* **Input**:
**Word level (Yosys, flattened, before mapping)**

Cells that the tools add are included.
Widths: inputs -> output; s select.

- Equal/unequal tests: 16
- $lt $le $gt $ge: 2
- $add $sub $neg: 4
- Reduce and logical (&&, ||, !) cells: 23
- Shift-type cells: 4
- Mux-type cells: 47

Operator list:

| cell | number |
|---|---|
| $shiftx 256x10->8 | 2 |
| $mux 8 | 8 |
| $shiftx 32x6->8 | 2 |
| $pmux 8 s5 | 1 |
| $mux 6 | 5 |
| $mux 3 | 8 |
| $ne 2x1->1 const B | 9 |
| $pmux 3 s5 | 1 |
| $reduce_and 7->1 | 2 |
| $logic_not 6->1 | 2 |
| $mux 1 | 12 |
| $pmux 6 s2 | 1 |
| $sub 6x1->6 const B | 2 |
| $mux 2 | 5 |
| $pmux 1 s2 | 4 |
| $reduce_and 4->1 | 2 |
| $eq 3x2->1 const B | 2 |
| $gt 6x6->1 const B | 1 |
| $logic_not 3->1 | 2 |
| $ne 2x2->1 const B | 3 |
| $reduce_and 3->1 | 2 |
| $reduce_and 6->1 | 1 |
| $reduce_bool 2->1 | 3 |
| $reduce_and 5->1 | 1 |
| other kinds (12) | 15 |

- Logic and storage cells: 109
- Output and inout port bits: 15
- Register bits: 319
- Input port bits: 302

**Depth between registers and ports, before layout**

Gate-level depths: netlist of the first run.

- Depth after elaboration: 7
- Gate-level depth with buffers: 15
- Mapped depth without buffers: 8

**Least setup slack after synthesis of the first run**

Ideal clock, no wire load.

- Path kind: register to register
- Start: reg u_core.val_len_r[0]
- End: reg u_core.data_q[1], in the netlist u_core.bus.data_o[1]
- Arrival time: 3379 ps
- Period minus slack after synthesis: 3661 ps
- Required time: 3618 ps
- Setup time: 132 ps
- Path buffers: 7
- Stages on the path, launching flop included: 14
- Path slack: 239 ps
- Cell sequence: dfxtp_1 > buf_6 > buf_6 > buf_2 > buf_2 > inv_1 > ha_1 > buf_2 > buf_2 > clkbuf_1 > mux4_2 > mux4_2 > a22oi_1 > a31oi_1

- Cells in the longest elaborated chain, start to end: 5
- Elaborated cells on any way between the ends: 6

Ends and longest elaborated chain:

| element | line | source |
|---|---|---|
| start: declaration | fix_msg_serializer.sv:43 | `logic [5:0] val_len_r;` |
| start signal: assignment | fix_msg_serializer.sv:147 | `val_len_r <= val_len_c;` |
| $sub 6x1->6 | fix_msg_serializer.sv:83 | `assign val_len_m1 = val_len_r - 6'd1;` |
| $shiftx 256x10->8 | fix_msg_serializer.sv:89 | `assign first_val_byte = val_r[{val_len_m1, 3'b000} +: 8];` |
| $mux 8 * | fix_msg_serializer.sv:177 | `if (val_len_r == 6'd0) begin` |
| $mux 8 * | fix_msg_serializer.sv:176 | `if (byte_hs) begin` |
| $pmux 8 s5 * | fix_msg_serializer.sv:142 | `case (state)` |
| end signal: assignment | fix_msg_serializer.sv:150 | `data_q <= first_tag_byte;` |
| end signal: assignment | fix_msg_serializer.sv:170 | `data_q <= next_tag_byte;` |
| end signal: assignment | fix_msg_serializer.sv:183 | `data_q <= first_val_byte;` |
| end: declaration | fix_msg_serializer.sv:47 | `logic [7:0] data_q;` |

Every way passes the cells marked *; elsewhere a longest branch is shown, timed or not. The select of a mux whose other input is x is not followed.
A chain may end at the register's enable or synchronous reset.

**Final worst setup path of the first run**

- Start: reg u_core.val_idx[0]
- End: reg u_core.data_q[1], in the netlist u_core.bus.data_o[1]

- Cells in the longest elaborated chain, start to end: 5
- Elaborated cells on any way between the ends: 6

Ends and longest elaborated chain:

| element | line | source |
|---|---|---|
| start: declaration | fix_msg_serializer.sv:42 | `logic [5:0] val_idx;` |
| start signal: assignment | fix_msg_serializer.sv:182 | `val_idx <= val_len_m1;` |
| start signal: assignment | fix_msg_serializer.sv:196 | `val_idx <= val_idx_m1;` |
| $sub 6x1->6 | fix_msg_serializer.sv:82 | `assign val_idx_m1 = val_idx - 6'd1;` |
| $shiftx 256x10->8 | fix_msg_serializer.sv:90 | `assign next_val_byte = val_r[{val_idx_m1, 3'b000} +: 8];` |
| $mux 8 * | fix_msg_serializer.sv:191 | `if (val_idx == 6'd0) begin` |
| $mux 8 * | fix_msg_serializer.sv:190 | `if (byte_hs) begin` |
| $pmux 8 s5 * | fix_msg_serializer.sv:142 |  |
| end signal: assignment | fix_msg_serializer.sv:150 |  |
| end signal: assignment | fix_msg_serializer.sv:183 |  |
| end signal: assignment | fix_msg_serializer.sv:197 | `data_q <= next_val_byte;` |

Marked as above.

* **Aim of the exercise**: The data above needs to be retyped in full, exactly as given.

* **Exercise answer**:
**Word level (Yosys, flattened, before mapping)**

Cells that the tools add are included.
Widths: inputs -> output; s select.

- Equal/unequal tests: 16
- $lt $le $gt $ge: 2
- $add $sub $neg: 4
- Reduce and logical (&&, ||, !) cells: 23
- Shift-type cells: 4
- Mux-type cells: 47

Operator list:

| cell | number |
|---|---|
| $shiftx 256x10->8 | 2 |
| $mux 8 | 8 |
| $shiftx 32x6->8 | 2 |
| $pmux 8 s5 | 1 |
| $mux 6 | 5 |
| $mux 3 | 8 |
| $ne 2x1->1 const B | 9 |
| $pmux 3 s5 | 1 |
| $reduce_and 7->1 | 2 |
| $logic_not 6->1 | 2 |
| $mux 1 | 12 |
| $pmux 6 s2 | 1 |
| $sub 6x1->6 const B | 2 |
| $mux 2 | 5 |
| $pmux 1 s2 | 4 |
| $reduce_and 4->1 | 2 |
| $eq 3x2->1 const B | 2 |
| $gt 6x6->1 const B | 1 |
| $logic_not 3->1 | 2 |
| $ne 2x2->1 const B | 3 |
| $reduce_and 3->1 | 2 |
| $reduce_and 6->1 | 1 |
| $reduce_bool 2->1 | 3 |
| $reduce_and 5->1 | 1 |
| other kinds (12) | 15 |

- Logic and storage cells: 109
- Output and inout port bits: 15
- Register bits: 319
- Input port bits: 302

**Depth between registers and ports, before layout**

Gate-level depths: netlist of the first run.

- Depth after elaboration: 7
- Gate-level depth with buffers: 15
- Mapped depth without buffers: 8

**Least setup slack after synthesis of the first run**

Ideal clock, no wire load.

- Path kind: register to register
- Start: reg u_core.val_len_r[0]
- End: reg u_core.data_q[1], in the netlist u_core.bus.data_o[1]
- Arrival time: 3379 ps
- Period minus slack after synthesis: 3661 ps
- Required time: 3618 ps
- Setup time: 132 ps
- Path buffers: 7
- Stages on the path, launching flop included: 14
- Path slack: 239 ps
- Cell sequence: dfxtp_1 > buf_6 > buf_6 > buf_2 > buf_2 > inv_1 > ha_1 > buf_2 > buf_2 > clkbuf_1 > mux4_2 > mux4_2 > a22oi_1 > a31oi_1

- Cells in the longest elaborated chain, start to end: 5
- Elaborated cells on any way between the ends: 6

Ends and longest elaborated chain:

| element | line | source |
|---|---|---|
| start: declaration | fix_msg_serializer.sv:43 | `logic [5:0] val_len_r;` |
| start signal: assignment | fix_msg_serializer.sv:147 | `val_len_r <= val_len_c;` |
| $sub 6x1->6 | fix_msg_serializer.sv:83 | `assign val_len_m1 = val_len_r - 6'd1;` |
| $shiftx 256x10->8 | fix_msg_serializer.sv:89 | `assign first_val_byte = val_r[{val_len_m1, 3'b000} +: 8];` |
| $mux 8 * | fix_msg_serializer.sv:177 | `if (val_len_r == 6'd0) begin` |
| $mux 8 * | fix_msg_serializer.sv:176 | `if (byte_hs) begin` |
| $pmux 8 s5 * | fix_msg_serializer.sv:142 | `case (state)` |
| end signal: assignment | fix_msg_serializer.sv:150 | `data_q <= first_tag_byte;` |
| end signal: assignment | fix_msg_serializer.sv:170 | `data_q <= next_tag_byte;` |
| end signal: assignment | fix_msg_serializer.sv:183 | `data_q <= first_val_byte;` |
| end: declaration | fix_msg_serializer.sv:47 | `logic [7:0] data_q;` |

Every way passes the cells marked *; elsewhere a longest branch is shown, timed or not. The select of a mux whose other input is x is not followed.
A chain may end at the register's enable or synchronous reset.

**Final worst setup path of the first run**

- Start: reg u_core.val_idx[0]
- End: reg u_core.data_q[1], in the netlist u_core.bus.data_o[1]

- Cells in the longest elaborated chain, start to end: 5
- Elaborated cells on any way between the ends: 6

Ends and longest elaborated chain:

| element | line | source |
|---|---|---|
| start: declaration | fix_msg_serializer.sv:42 | `logic [5:0] val_idx;` |
| start signal: assignment | fix_msg_serializer.sv:182 | `val_idx <= val_len_m1;` |
| start signal: assignment | fix_msg_serializer.sv:196 | `val_idx <= val_idx_m1;` |
| $sub 6x1->6 | fix_msg_serializer.sv:82 | `assign val_idx_m1 = val_idx - 6'd1;` |
| $shiftx 256x10->8 | fix_msg_serializer.sv:90 | `assign next_val_byte = val_r[{val_idx_m1, 3'b000} +: 8];` |
| $mux 8 * | fix_msg_serializer.sv:191 | `if (val_idx == 6'd0) begin` |
| $mux 8 * | fix_msg_serializer.sv:190 | `if (byte_hs) begin` |
| $pmux 8 s5 * | fix_msg_serializer.sv:142 |  |
| end signal: assignment | fix_msg_serializer.sv:150 |  |
| end signal: assignment | fix_msg_serializer.sv:183 |  |
| end signal: assignment | fix_msg_serializer.sv:197 | `data_q <= next_val_byte;` |

Marked as above.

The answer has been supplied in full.